After all, it was his public denouncement of the government’s affirmative action programme in parliament that triggered the debate on the need for ground rules on the workings of a multiparty cabinet. When Labour deputy leader and cabinet colleague Bune admonished Vayeshnoi’s outburst on national television and asked Chaudhry to rein in the outspoken member, the Labour leader would hear nothing of the complaint only to tell reporters that he endorsed the MP’s remarks.
As this magazine had observed after Fiji’s general election last May, Chaudhry—a stubborn but hardworking trade unionist—is not only a fighter but a survivor as well.
The coups of 1987 and 2000 only served to harden his resolve and fighting spirit. Many who had mustered the courage to challenge him have discovered only too late that it only succeeded in sealing their fate from the party.

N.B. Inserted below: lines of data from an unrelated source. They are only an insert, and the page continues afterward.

Source: an optimization exercise on an open RTL-to-GDS flow (aim: small area, a short achievable clock period and few clock cycles per item). Production flows keep margins and buffers that such runs may drop. Only simulation tests tie the RTL to the original design; equivalence was not proved.

== rev 12 ==
Design cellstep, start of the top module:
module cellstep (
    input  wire        clk,
    input  wire        rst,
    input  wire        in_valid,
    output wire        in_ready,
    input  wire        rec_valid,
    input  wire        rec_pend,
    input  wire        rec_out,
    input  wire        hold,
    input  wire [31:0] dcur,
    input  wire [31:0] dstep,
    input  wire [31:0] gcur,
    input  wire [31:0] gstep,
    input  wire [15:0] nrem,
    input  wire [15:0] plen,
    input  wire [31:0] td,
    input  wire [31:0] tg,
    input  wire [31:0] x_m1,      
    input  wire [31:0] x_0,       
    input  wire [31:0] x_p1,      
    input  wire [31:0] x_p2,      
    output wire        out_valid,
    input  wire        out_ready,
    output wire        o_valid,
    output wire        o_pend,
    output wire [31:0] o_dcur,
    output wire [31:0] o_dstep,
    output wire [31:0] o_gcur,
    output wire [31:0] o_gstep,
    output wire [15:0] o_nrem,
    output wire [47:0] contrib
);
    localparam [15:0] OUT_RAMP = 16'd480;
    reg  v0, v1, v2, vo;
    reg  pd0, pd1, pd2;
    wire div_idle, div_done;
    reg  st0;                        
    wire ok0    = ~pd0 | st0 | div_idle;
    wire ok2    = ~pd2 | div_done;
    wire ld_out = ~vo | out_ready;
    wire mv2    = v2 & ok2 & ld_out;
    wire ld2    = ~v2 | mv2;
    wire mv1    = v1 & ld2;
    wire ld1    = ~v1 | mv1;
    wire mv0    = v0 & ok0 & ld1;
    wire ld0    = ~v0 | mv0;
    wire div_start = v0 & pd0 & ~st0 & div_idle;
    wire rdy_a = ~v0 | (ok0 & (~v1 | ~v2 | (ok2 & ~vo)));
    wire rdy_b = v0 & ok0 & v1 & v2 & ok2 & vo;
    assign in_ready  = rdy_a | (rdy_b & out_ready);
    assign out_valid = vo;
    wire [15:0] in_n  = rec_out ? OUT_RAMP : plen;
    wire [17:0] in_n3 = {2'b00, in_n} + {1'b0, in_n, 1'b0};
    wire [32:0] in_dd1 = {1'b0, td} - {1'b0, dcur};
    wire [31:0] in_dd2 = dcur - td;
    wire        in_dneg = in_dd1[32];
    wire [31:0] in_dabs = in_dneg ? in_dd2 : in_dd1[31:0];
    wire [32:0] in_gd1 = {tg[31], tg} - {gcur[31], gcur};
    wire [32:0] in_gd2 = {gcur[31], gcur} - {tg[31], tg};
    wire        in_gneg = in_gd1[32];
    wire [31:0] in_gabs = in_gneg ? in_gd2[31:0] : in_gd1[31:0];
    wire        in_n12 = (in_n[15:12] != 4'd0);
    wire        in_n8  = (in_n[15:8] != 8'd0);
  ...
Size in the first run: about 14,000 cells after synthesis, ~1,300 flip-flops, about 130,000 um2 of cells after synthesis.
==> flow/config.mk <==
export PLATFORM = sky130hd
export DESIGN_NAME = cellstep
export DESIGN_NICKNAME = cellstep
export VERILOG_FILES = /design/flow/design.v
export SDC_FILE = /design/flow/constraint.sdc
export NUM_CORES = 4
export LEC_CHECK = 0
export ABC_CLOCK_PERIOD_IN_PS = 4000
export CAP_MARGIN = 20
export CORE_MARGIN = 2
export CORE_UTILIZATION = 40
export SETUP_SLACK_MARGIN = 5
export SLEW_MARGIN = 20
export SYNTH_MEMORY_MAX_BITS = 32768
==> flow/constraint.sdc <==
create_clock -name core_clock -period 12.0 [get_ports {clk}]
set_input_delay 2.4000 -clock core_clock [delete_from_list [all_inputs] [get_ports {clk}]]
set_output_delay 2.4000 -clock core_clock [all_outputs]
set_load 0.01 [all_outputs]
run.sh (not shown) runs the stock make flow with config.mk's settings and CLKGATE_MAP_FILE= SYNTH_SCRIPT=/design/flow/synth_recipe.tcl, a recipe that flattens the netlist after the stock synthesis.
In summary, rev 12 completed successfully, with a layout that passed the timing, design-rule and antenna checks.
Testbench counts of rev 12, summed over its fixed seeds: cycles 6,030, items 4,800.
Context: an optimization exercise on an open-source flow, tuned for small area, a short achievable clock period and few clock cycles per item. The choices shown serve that exercise and are no tape-out recipe. At most, simulation tests tie the RTL to the original design; equivalence was not proved. Function not checked in runs 4 and 5: the RTL went through the layout flow alone.

$ cat flow/config.mk
export PLATFORM = sky130hd
export DESIGN_NAME = sht_codegen
export DESIGN_NICKNAME = sht_codegen
export VERILOG_FILES = /design/flow/design.v
export SDC_FILE = /design/flow/constraint.sdc
export NUM_CORES = 4
export LEC_CHECK = 0
export ABC_AREA = 1
export CAP_MARGIN = 20
export CELL_PAD_IN_SITES_DETAIL_PLACEMENT = 2
export CELL_PAD_IN_SITES_GLOBAL_PLACEMENT = 2
export CORE_MARGIN = 2
export CORE_UTILIZATION = 30
export PLACE_DENSITY = 0.5
export SETUP_SLACK_MARGIN = 5
export SLEW_MARGIN = 20
$ cat flow/constraint.sdc
create_clock -name core_clock -period 12.0 [get_ports {clk}]
set_input_delay 2.4000 -clock core_clock [delete_from_list [all_inputs] [get_ports {clk}]]
set_output_delay 2.4000 -clock core_clock [all_outputs]
set_load 0.01 [all_outputs]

Labour stalwarts Dr Tupeni Baba and John Ali would testify to this. History has further shown that serious allegations thrown against the man, some as damaging as his alleged affair with a former journalist were hard to stick.
Recently, Chaudhry brushed aside fresh claims of nepotism because of his insistence to use his lawyer son Rajendra as party legal adviser. But there is one piece of advice that he may find hard to dodge, coming from an unsual source: Fiji’s vice-president.

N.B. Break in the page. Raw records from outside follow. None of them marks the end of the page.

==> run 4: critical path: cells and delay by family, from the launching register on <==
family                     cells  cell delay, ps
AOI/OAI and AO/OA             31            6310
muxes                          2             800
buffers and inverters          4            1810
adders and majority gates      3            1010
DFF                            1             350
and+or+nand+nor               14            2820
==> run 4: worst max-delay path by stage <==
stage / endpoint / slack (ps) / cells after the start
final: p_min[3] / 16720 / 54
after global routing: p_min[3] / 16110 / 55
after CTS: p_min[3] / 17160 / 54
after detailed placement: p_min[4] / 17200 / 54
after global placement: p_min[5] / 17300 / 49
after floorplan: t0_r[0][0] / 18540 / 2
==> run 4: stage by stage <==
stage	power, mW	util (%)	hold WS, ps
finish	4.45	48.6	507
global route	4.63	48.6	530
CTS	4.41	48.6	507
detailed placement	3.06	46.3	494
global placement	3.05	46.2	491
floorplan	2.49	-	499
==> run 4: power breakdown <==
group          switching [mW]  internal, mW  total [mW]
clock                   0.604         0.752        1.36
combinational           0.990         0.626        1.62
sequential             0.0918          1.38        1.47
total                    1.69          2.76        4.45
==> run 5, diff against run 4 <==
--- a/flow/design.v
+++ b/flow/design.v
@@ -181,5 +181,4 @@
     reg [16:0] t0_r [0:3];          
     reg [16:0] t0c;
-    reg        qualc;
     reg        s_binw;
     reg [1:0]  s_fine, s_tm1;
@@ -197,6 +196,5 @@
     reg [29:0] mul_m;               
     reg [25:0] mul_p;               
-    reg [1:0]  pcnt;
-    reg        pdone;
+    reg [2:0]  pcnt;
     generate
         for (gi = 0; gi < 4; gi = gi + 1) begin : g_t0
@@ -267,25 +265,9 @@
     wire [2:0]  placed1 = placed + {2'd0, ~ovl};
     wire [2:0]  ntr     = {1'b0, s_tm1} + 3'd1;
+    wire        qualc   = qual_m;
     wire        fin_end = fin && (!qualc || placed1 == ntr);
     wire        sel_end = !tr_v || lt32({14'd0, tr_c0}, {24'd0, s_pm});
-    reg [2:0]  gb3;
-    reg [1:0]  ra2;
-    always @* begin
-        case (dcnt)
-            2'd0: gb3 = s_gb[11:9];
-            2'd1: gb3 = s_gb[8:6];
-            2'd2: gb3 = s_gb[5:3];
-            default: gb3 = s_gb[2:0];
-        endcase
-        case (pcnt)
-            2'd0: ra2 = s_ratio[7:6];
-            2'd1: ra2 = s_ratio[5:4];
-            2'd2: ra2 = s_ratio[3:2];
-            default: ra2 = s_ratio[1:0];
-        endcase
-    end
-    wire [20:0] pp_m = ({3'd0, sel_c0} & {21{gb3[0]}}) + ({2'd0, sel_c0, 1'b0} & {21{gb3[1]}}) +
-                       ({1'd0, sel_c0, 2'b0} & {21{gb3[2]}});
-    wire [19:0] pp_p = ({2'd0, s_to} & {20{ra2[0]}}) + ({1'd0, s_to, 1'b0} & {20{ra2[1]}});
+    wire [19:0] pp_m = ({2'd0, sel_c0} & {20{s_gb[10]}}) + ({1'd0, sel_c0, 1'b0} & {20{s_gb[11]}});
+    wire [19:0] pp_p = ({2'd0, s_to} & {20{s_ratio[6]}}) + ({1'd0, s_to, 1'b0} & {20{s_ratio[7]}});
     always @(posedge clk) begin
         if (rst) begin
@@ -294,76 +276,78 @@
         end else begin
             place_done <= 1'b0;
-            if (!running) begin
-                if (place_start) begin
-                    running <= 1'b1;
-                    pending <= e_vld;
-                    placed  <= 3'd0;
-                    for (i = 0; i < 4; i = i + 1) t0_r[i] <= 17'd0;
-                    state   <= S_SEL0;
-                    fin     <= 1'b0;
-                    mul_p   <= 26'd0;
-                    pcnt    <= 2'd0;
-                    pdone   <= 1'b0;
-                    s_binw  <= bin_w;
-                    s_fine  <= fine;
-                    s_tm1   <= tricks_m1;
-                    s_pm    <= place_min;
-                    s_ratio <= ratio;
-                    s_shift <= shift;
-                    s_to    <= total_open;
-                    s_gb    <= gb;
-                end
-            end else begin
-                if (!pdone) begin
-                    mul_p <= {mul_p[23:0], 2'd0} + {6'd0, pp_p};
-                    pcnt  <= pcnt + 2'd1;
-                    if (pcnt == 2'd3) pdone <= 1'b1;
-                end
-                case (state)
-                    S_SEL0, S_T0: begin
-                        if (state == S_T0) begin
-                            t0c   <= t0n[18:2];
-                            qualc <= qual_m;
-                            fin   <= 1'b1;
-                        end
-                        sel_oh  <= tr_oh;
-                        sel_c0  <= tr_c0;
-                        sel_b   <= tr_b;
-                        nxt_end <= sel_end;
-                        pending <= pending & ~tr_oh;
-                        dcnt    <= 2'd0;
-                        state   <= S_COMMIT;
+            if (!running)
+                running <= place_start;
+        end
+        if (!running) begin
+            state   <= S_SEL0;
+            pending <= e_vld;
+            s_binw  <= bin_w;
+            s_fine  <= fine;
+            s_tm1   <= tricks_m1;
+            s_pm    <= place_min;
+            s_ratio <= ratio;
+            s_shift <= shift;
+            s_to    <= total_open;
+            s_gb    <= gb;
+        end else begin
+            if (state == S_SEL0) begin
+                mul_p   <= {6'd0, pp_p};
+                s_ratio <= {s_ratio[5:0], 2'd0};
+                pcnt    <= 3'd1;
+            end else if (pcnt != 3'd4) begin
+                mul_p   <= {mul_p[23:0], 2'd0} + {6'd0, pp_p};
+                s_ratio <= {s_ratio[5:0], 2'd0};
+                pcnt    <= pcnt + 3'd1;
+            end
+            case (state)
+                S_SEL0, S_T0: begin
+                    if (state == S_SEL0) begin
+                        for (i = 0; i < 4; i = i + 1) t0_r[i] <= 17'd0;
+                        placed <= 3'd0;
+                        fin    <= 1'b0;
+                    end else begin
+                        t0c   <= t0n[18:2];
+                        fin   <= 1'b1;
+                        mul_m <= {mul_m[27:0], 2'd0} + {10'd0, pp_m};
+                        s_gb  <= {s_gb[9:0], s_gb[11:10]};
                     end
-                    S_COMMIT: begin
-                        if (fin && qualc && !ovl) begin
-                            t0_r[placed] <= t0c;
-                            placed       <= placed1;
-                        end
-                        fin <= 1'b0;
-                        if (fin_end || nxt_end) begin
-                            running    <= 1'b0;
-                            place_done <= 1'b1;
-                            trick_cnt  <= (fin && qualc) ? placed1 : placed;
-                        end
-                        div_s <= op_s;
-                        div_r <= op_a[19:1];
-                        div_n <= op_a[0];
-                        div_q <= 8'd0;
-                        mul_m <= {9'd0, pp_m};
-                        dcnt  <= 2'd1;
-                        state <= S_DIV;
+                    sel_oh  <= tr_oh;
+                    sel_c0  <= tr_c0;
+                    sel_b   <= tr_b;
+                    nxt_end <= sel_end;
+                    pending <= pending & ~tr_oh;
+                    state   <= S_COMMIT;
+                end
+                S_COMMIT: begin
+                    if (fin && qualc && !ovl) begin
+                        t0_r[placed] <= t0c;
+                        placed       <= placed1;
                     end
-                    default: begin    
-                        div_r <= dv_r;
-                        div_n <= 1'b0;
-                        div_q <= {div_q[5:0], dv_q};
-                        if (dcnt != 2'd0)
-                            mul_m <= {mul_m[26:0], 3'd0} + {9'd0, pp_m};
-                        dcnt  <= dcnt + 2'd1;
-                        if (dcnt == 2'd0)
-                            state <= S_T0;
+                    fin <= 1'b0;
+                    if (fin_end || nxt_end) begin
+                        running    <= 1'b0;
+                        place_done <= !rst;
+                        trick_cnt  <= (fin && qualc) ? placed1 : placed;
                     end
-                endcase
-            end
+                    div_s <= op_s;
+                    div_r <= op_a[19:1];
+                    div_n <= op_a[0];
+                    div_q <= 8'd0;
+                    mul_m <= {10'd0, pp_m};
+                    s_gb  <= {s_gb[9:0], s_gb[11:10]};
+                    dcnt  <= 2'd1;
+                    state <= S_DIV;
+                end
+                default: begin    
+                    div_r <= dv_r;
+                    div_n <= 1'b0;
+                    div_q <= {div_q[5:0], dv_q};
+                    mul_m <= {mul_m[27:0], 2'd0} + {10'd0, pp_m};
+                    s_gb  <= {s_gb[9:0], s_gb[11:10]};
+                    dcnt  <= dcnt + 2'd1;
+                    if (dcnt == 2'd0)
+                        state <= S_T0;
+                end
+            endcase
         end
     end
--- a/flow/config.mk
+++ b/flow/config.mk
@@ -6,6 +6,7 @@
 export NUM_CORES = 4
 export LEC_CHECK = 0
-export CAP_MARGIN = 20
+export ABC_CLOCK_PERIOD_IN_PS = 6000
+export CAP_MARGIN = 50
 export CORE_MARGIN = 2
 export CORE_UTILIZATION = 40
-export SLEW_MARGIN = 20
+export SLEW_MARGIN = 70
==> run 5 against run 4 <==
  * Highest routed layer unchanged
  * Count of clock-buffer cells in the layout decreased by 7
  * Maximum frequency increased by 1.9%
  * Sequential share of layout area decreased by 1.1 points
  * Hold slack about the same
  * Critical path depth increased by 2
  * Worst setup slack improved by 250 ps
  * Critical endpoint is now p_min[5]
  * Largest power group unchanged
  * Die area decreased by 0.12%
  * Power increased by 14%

Addressing a business conference in early June and on the eve of Labour’s first national council meeting after the election, Ratu Joni Madraiwiwi urged the Labour leader to reconcile the politician and statesman in him.
“Mr Chaudhry is in a strategic position to destroy the multiparty government,” Madraiwiwi told a meeting of the Fiji Institute of Accountants.
“This can be done by way of an ultimatum from the FLP to its members of parliament who are in cabinet. Alternatively, it will be a gradual erosion of cabinet cohesion by a series of sustained attacks on the government. The consequences will be serious for all of us.
“There will be recriminations and blame cast on all sides. They usually assume an ethnic hue in very short order. The resulting distrust will merely entrench the naysayers on all sides. So there are high stakes and failure has to be the last option available.”
Chaudhry on national television a day after Madraiwiwi’s public address was taken aback by the precise and candid remarks. He told journalists he couldn’t understand what moved Fiji’s second citizen to make such comments.
There is hope however, that the lesson pushed by the vice-president won’t be lost on the veteran politician, that much of the fate of the country’s government rests on what he does in the next few months.